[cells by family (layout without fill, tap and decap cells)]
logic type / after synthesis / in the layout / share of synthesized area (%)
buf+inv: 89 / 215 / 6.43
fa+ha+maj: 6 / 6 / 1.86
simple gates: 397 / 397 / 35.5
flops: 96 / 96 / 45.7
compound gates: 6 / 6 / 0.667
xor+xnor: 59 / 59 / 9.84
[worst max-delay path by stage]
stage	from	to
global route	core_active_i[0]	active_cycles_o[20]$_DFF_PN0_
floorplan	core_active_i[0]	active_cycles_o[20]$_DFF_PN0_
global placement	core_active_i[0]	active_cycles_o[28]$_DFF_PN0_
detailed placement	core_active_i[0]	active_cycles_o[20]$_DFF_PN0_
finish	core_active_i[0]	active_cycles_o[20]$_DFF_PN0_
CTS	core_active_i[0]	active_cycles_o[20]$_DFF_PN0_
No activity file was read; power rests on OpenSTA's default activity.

○ ○ ○ ○ ○ ○ ○

▶ [WORK ORDER]:
Determine how many lines above contain "placement" and respond with that number only.

▶ [REPLY]:
2